At week 12, indapamide SR/amlodipine was as effective as valsartan/amlodipine at reducing office systolic BP (-21 mmHg vs -20 mmHg respectively, P<0.001 for non-inferiority). Amongst patients with BP uncontrolled on ABPM at baseline (BP >130/80 mmHg), indapamide SR/amlodipine (n = 104) was significantly more effective at week 12 at reducing office systolic BP vs valsartan/amlodipine (n = 112) (-23 mmHg vs -18 mmHg, respectively, P = 0.016). Treatment was well tolerated in both groups, in line with safety profiles, with very few patients reporting peripheral edema (n = 2) or orthostatic hypotension (n = 1) with the high dose indapamide SR 1.5 mg/amlodipine 10 mg.

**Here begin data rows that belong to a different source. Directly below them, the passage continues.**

<file path="src/rtl/issue_queue_flush_index_returner.sv">
// ---------------------------------------------------------------------------
// issue_queue_flush_index_returner
//
// On a selective flush this block walks the flushed-entry mask of the issue
// queue one group of RETURN_WIDTH entries per cycle and streams the freed
// entry indices into the free list's return-index port.
//
// A sequence always takes exactly RETURN_CYCLE non-stalled cycles, however
// many mask bits are set. Groups that contain no flushed entry still use up
// their cycle, and an all-zero mask still runs to completion and pulses done.
//
// state  | meaning
// -------+---------------------------------------------------------------
// IDLE   | no return in progress; outputs quiet; flushStart is accepted
// RETURN | presenting group groupCnt of maskReg to the free list
//
// Ports
//   clk           clock
//   rst           asynchronous active-high reset
//   flushStart    one-cycle request to begin returning (accepted in IDLE)
//   flushMask     bit i set = entry i flushed; sampled on acceptance
//   returnStall   free list cannot accept this cycle
//   busy          return sequence in progress
//   returnValid   per-lane valid
//   returnIndex   per-lane index, lane k at [k*INDEX_BIT_WIDTH +: INDEX_BIT_WIDTH]
//   done          pulses in the cycle the final group is delivered
//   startDropped  pulses for a flushStart that arrives while busy
// ---------------------------------------------------------------------------
module issue_queue_flush_index_returner #(
    parameter int ENTRY_NUM       = 16,
    parameter int RETURN_WIDTH    = 4,
    parameter int RETURN_CYCLE    = (ENTRY_NUM - 1) / RETURN_WIDTH + 1,
    parameter int INDEX_BIT_WIDTH = (ENTRY_NUM > 1) ? $clog2(ENTRY_NUM) : 1
) (
    input  logic                                    clk,
    input  logic                                    rst,
    input  logic                                    flushStart,
    input  logic [ENTRY_NUM-1:0]                    flushMask,
    input  logic                                    returnStall,
    output logic                                    busy,
    output logic [RETURN_WIDTH-1:0]                 returnValid,
    output logic [RETURN_WIDTH*INDEX_BIT_WIDTH-1:0] returnIndex,
    output logic                                    done,
    output logic                                    startDropped
);

    localparam int CNT_WIDTH = (RETURN_CYCLE > 1) ? $clog2(RETURN_CYCLE) : 1;
    localparam logic [CNT_WIDTH-1:0] LAST_GROUP = CNT_WIDTH'(RETURN_CYCLE - 1);

    typedef enum logic {
        IDLE   = 1'b0,
        RETURN = 1'b1
    } stateType;

    stateType               state;
    stateType               stateNext;
    logic [ENTRY_NUM-1:0]   maskReg;
    logic [ENTRY_NUM-1:0]   maskNext;
    logic [CNT_WIDTH-1:0]   groupCnt;
    logic [CNT_WIDTH-1:0]   groupCntNext;

    // Mask regrouped per return cycle; lanes past ENTRY_NUM in a ragged
    // last group are tied low so they can never be reported valid.
    logic [RETURN_WIDTH-1:0]                 groupMask [RETURN_CYCLE];
    logic [RETURN_WIDTH*INDEX_BIT_WIDTH-1:0] laneIndex;

    for (genvar g = 0; g < RETURN_CYCLE; g++) begin : genGroup
        for (genvar k = 0; k < RETURN_WIDTH; k++) begin : genLane
            if (g * RETURN_WIDTH + k < ENTRY_NUM) begin : genReal
                assign groupMask[g][k] = maskReg[g * RETURN_WIDTH + k];
            end else begin : genPad
                assign groupMask[g][k] = 1'b0;
            end
        end
    end

    // Candidate index per lane; truncation only matters for padded lanes,
    // which are never valid.
    for (genvar k = 0; k < RETURN_WIDTH; k++) begin : genIndex
        assign laneIndex[k*INDEX_BIT_WIDTH +: INDEX_BIT_WIDTH] =
            INDEX_BIT_WIDTH'(32'(groupCnt) * 32'(RETURN_WIDTH) + 32'(k));
    end

    always_ff @(posedge clk or posedge rst) begin
        if (rst) begin
            state    <= IDLE;
            maskReg  <= '0;
            groupCnt <= '0;
        end else begin
            state    <= stateNext;
            maskReg  <= maskNext;
            groupCnt <= groupCntNext;
        end
    end

    always_comb begin
        stateNext    = state;
        maskNext     = maskReg;
        groupCntNext = groupCnt;
        busy         = 1'b0;
        done         = 1'b0;
        startDropped = 1'b0;
        returnValid  = '0;
        returnIndex  = '0;

        unique case (state)
            IDLE: begin
                if (flushStart) begin
                    maskNext     = flushMask;
                    groupCntNext = '0;
                    stateNext    = RETURN;
                end
            end
            RETURN: begin
                busy         = 1'b1;
                // A start during RETURN (including the done cycle) is never
                // queued; the in-flight walk continues untouched.
                startDropped = flushStart;
                returnIndex  = laneIndex;
                if (!returnStall) begin
                    returnValid = groupMask[groupCnt];
                    if (groupCnt == LAST_GROUP) begin
                        done      = 1'b1;
                        stateNext = IDLE;
                    end else begin
                        groupCntNext = groupCnt + CNT_WIDTH'(1);
                    end
                end
            end
            default: begin
                stateNext = IDLE;
            end
        endcase
    end

endmodule

</file>
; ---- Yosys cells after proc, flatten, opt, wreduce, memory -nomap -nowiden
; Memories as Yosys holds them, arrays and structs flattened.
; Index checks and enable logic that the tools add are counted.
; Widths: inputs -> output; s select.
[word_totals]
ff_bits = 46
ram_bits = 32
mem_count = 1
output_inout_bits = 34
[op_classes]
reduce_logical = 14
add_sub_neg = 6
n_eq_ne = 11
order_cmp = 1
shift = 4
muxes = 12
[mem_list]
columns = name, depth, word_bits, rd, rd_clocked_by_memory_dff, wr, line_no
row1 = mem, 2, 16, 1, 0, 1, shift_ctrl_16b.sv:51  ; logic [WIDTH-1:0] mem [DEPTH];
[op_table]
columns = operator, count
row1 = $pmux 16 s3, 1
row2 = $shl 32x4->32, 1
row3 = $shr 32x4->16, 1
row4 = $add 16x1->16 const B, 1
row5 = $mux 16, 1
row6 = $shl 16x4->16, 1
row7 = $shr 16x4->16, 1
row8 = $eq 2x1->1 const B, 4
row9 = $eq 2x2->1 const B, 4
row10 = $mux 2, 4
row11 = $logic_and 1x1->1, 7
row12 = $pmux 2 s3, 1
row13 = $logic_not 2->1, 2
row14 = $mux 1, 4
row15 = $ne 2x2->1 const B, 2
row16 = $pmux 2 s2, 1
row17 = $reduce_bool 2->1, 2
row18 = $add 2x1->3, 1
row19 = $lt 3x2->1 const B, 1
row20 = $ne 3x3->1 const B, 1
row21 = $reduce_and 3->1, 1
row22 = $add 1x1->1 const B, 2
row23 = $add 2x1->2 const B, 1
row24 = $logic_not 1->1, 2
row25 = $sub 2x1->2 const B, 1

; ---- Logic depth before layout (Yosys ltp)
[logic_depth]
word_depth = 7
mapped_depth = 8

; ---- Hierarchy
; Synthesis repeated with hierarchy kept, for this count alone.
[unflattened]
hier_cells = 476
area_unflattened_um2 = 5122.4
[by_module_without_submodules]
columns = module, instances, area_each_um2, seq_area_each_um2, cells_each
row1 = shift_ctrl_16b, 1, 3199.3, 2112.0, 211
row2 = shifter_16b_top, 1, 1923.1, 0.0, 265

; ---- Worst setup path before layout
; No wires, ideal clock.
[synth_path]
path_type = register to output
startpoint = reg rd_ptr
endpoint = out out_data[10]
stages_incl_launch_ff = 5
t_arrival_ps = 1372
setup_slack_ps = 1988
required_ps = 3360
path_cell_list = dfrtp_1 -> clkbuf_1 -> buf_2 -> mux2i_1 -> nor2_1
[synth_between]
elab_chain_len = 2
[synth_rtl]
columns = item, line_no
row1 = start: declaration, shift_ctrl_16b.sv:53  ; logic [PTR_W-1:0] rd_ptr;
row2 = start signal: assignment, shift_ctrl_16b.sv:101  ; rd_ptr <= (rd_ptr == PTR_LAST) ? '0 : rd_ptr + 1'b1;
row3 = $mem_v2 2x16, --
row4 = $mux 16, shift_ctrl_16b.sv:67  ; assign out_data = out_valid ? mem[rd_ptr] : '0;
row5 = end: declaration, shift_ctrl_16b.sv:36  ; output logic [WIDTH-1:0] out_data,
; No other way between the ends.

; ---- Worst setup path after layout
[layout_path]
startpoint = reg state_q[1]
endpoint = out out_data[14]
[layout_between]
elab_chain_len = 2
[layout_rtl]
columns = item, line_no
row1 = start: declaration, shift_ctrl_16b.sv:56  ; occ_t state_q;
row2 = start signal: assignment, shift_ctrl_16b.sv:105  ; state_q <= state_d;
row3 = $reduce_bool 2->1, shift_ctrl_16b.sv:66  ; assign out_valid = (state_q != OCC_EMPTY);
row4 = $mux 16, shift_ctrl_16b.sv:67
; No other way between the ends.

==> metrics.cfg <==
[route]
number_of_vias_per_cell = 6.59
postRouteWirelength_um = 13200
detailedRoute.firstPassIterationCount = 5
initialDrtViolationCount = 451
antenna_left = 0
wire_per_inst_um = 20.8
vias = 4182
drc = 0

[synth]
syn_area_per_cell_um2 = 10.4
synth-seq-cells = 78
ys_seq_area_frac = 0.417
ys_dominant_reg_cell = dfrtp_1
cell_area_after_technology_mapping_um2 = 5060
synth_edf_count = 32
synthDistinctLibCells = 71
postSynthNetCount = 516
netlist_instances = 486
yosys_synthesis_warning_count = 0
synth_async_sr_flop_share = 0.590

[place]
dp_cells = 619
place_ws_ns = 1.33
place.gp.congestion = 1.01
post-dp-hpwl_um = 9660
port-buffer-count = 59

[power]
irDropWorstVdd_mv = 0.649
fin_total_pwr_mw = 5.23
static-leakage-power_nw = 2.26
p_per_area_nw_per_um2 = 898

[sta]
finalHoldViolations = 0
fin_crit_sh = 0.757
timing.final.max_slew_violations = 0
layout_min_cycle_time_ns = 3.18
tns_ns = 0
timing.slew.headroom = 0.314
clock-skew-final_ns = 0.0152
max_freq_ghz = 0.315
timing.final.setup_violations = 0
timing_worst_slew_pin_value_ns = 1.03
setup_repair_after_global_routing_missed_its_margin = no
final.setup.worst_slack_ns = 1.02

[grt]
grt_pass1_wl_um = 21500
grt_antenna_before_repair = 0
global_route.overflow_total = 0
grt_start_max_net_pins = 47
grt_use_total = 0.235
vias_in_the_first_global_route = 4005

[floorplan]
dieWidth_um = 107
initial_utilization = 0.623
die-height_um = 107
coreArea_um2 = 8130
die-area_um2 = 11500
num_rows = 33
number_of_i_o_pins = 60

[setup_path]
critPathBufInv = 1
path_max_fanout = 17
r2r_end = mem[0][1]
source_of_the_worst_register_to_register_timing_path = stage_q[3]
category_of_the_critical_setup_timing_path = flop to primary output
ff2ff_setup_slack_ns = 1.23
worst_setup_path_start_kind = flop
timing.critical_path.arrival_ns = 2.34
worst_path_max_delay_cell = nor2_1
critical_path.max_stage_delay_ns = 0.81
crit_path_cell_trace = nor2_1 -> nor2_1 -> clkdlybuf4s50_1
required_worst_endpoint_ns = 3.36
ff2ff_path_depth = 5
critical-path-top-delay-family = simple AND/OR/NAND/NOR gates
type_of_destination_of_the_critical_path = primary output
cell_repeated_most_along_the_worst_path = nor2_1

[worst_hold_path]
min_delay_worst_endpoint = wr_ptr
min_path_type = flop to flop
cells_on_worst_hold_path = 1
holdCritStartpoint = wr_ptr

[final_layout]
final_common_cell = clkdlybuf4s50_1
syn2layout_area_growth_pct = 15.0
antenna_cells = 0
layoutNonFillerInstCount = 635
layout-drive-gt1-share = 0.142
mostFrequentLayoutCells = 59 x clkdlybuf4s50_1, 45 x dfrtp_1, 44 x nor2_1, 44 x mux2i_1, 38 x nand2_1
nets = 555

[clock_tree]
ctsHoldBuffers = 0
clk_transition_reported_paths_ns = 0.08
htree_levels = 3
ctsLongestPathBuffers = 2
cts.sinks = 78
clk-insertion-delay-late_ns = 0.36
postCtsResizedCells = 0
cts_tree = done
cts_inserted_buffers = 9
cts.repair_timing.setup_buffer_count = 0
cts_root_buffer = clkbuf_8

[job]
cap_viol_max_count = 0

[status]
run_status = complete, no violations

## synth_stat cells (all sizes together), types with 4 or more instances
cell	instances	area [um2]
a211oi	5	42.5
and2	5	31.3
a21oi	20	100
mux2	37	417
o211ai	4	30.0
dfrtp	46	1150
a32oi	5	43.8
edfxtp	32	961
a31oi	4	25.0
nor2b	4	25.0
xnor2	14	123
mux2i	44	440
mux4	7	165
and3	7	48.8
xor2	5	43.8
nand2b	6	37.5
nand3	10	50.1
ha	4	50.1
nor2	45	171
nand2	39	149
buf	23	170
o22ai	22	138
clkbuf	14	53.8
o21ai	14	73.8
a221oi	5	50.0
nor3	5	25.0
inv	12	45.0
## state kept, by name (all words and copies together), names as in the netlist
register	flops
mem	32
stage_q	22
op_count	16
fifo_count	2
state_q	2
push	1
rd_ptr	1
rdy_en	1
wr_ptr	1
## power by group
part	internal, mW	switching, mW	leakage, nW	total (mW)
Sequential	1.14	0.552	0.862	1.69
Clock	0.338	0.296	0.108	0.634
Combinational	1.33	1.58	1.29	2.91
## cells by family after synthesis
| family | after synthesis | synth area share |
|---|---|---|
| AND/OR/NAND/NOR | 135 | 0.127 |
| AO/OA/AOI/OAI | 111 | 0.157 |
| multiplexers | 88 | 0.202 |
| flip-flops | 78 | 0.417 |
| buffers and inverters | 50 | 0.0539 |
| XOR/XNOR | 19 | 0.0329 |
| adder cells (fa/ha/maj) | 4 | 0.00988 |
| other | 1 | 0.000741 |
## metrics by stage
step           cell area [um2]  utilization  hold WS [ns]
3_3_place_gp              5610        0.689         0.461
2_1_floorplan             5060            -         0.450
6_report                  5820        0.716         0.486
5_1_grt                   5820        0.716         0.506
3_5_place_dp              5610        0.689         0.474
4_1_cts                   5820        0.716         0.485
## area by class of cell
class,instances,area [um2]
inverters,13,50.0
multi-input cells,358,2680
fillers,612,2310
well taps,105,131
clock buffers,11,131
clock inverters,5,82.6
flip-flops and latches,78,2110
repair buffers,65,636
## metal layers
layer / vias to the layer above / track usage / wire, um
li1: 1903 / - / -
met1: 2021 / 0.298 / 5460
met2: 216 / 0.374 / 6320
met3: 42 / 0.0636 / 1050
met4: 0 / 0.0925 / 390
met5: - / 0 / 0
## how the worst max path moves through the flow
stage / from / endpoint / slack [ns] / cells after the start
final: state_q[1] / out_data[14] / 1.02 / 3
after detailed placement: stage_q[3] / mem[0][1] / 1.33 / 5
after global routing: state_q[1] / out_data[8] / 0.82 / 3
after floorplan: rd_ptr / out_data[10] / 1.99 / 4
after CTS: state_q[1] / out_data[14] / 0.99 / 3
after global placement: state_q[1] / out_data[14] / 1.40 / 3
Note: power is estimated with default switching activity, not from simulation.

These results confirm that in adult hypertensive patients, indapamide SR/amlodipine SPC effectively lowers office systolic BP at 3 months and is as effective as valsartan/amlodipine, a standard combination containing a RAS inhibitor. Amongst a subgroup of patients with sustained hypertension (uncontrolled BP on ABPM at baseline), indapamide SR/amlodipine was significantly more effective than valsartan/amlodipine at lowering office systolic BP. In addition, despite doubling the dose of amlodipine in the high- vs low-dose group, the indapamide SR/amlodipine combination was well tolerated with particularly low rates of edema and orthostatic hypotension.